Teenage Boy: The sad thing is, as you were saying that nowadays people will do what it takes to be popular and what it takes to be in this right circle, and it's sad to say, and it's sad to actually observe that what it takes is to go out and get drunk and to go out and partake in those negative activities.

Teenage Boy: I think parents would be surprised by the availability of stuff and how easy it is to access things like drugs or alcohol or pornography or how easy it is to have sex with somebody.  I think parents would be very frightened if they knew how easy it was to do all that stuff.

Teenage Girl: I would say at least a quarter of our senior class was really into this drug thing.

Teenage Boy: It's just so easy to get.  High school has changed a lot from, I think, what the crystal clear view of it used to be of going to pep rallies, going to football games.  The popular kids were the ones that were at the football games or they were at the pep rallies and all this stuff, and that were supporting the school.  That's not the same anymore.  Like, the popular kids aren't the ones that support the school.  The popular kids are the ones that go and get drunk on the weekends.

Bob: This is FamilyLife Today for Wednesday, May 17th.  Our host is the president of FamilyLife, Dennis Rainey, and I'm Bob Lepine.  And, as parents, if we're going to help our children survive life on the high school campus, maybe we need to understand what they're up against.  Stay with us.

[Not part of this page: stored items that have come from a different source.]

[src/dmvm.sv]
`timescale 1ns/100ps

module dmvm
  import gat_conv_pkg::*;
(
  input  logic                               clk,
  input  logic                               rst_n,
  input  logic                               wh_vld_i,
  input  wh_row_t                            wh_row_i,
  input  logic [A_DEPTH-1:0][DATA_WIDTH-1:0] a_i,
  output logic                               push_o,
  output coef_t                              coef_o
);

  logic                           s1_vld;
  logic [NUM_NODE_WIDTH-1:0]      s1_node;
  logic                           s1_last;
  logic signed [A_PROD_WIDTH-1:0] prod_first [NUM_FEATURE_OUT];
  logic signed [A_PROD_WIDTH-1:0] prod_own [NUM_FEATURE_OUT];

  logic signed [COEF_WIDTH-1:0]   sum_first;
  logic signed [COEF_WIDTH-1:0]   sum_own;
  logic                           s2_vld;
  logic [NUM_NODE_WIDTH-1:0]      s2_node;
  logic                           s2_last;
  logic signed [COEF_WIDTH-1:0]   s2_sum_first;
  logic signed [COEF_WIDTH-1:0]   s2_sum_own;

  logic signed [COEF_WIDTH-1:0]   first_score;
  logic signed [COEF_WIDTH-1:0]   first_sel;
  logic signed [COEF_WIDTH-1:0]   score;
  logic signed [COEF_WIDTH-1:0]   leaky;

  // Stage 1, products with both halves of a
  always_ff @(posedge clk) begin
    if (wh_vld_i) begin
      for (int k = 0; k < NUM_FEATURE_OUT; k++) begin
        prod_first[k] <= $signed(wh_row_i.feat[k]) * $signed(a_i[k]);
        prod_own[k]   <= $signed(wh_row_i.feat[k]) * $signed(a_i[NUM_FEATURE_OUT + k]);
      end
      s1_node <= wh_row_i.node;
      s1_last <= wh_row_i.graph_last;
    end
  end

  always_comb begin
    sum_first = '0;
    sum_own   = '0;
    for (int k = 0; k < NUM_FEATURE_OUT; k++) begin
      sum_first = sum_first + prod_first[k];
      sum_own   = sum_own + prod_own[k];
    end
  end

  // Stage 2, dot sums
  always_ff @(posedge clk) begin
    if (s1_vld) begin
      s2_sum_first <= sum_first;
      s2_sum_own   <= sum_own;
      s2_node      <= s1_node;
      s2_last      <= s1_last;
    end
  end

  // Node 0 uses its own first-half score before it is stored
  assign first_sel = (s2_node == '0) ? s2_sum_first : first_score;
  assign score     = first_sel + s2_sum_own;
  assign leaky     = score[COEF_WIDTH-1] ? (score >>> LEAKY_SHIFT) : score;

  always_ff @(posedge clk or negedge rst_n) begin
    if (!rst_n) begin
      s1_vld      <= 1'b0;
      s2_vld      <= 1'b0;
      push_o      <= 1'b0;
      first_score <= '0;
    end else begin
      s1_vld <= wh_vld_i;
      s2_vld <= s1_vld;
      push_o <= s2_vld;
      if (s2_vld && (s2_node == '0)) begin
        first_score <= s2_sum_first;
      end
    end
  end

  // Stage 3, coefficient out to the FIFO
  always_ff @(posedge clk) begin
    if (s2_vld) begin
      coef_o.value      <= leaky;
      coef_o.node       <= s2_node;
      coef_o.graph_last <= s2_last;
    end
  end

endmodule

 And welcome to FamilyLife Today, thanks for joining us on the Wednesday edition.  I guarantee you, high school today is different …

Dennis: … do you think?

Bob: … than when you and I were in high school.

Dennis: What do you remember most from high school?  I remember walking down the halls wondering who I was going to talk to and when the next basketball game was, because that was my sport.

Bob: Yes, our team was second in state in basketball my sophomore year, and so I guess I probably remember the sporting events.  I remember the cute girls.  I mean, it was kind of the basic high school stuff, and I know there were issues, but it's been ratcheted up a notch since we were in school, hasn't it?

Dennis: It has.  You know, there is an equation we're going to talk about today, although we're not going to specifically discuss this equation.  Sports + girls + booze – morality = popular.  Now, that's been true for generations, but today, more than ever, perhaps, because of, I think, the lack of good, solid role models especially starting at home.  We've got a number of young people who need teen advisors.

Bob: And that equation that you spelled out is one that we got from talking to a group of teenagers who are a part of being that role model example for younger peers.  We heard about a program a while back from a friend of ours, Chris Willard.  He told us about a mom and a dad in Columbus, Georgia, who were concerned about their own children and the high school experience they were going to have, and they decided that instead of letting their children succumb to negative peer pressure, they would see if they could create a little positive peer pressure around the school.

Dennis: Instead of going with the flow, Richard and DeeDee Stephens decided to hammer out a ministry on their own.  Now, this is just a lay couple who wanted to make a difference in their teenagers' lives and their community, and so they formed a ministry called "Teen Advisors."

Bob: And they enlisted high school students and college students as well to be available to interact with their peers and to point them in the right direction when it comes to things like abstinence and substance abuse …

Dennis: … peer pressure …

Bob: … and morality – all of those issues, and it's kind of caught on there in the Columbus area.  So we asked Richard and DeeDee if they would come spend some time with us, tell us about the program, and bring along some of the Teen Advisors with them.

Dennis: And we asked this panel to step into the studio, and we tossed some tough questions at Liz and Kristin and Andy, and asked them what they thought about peer pressure and what it's like to be a teen today.

Bob: So we want you to eavesdrop on part of the conversation that we had with Richard and DeeDee Stephens and with three of the teen advisors from Columbus, Georgia, as we talked about life in high school for teenagers today.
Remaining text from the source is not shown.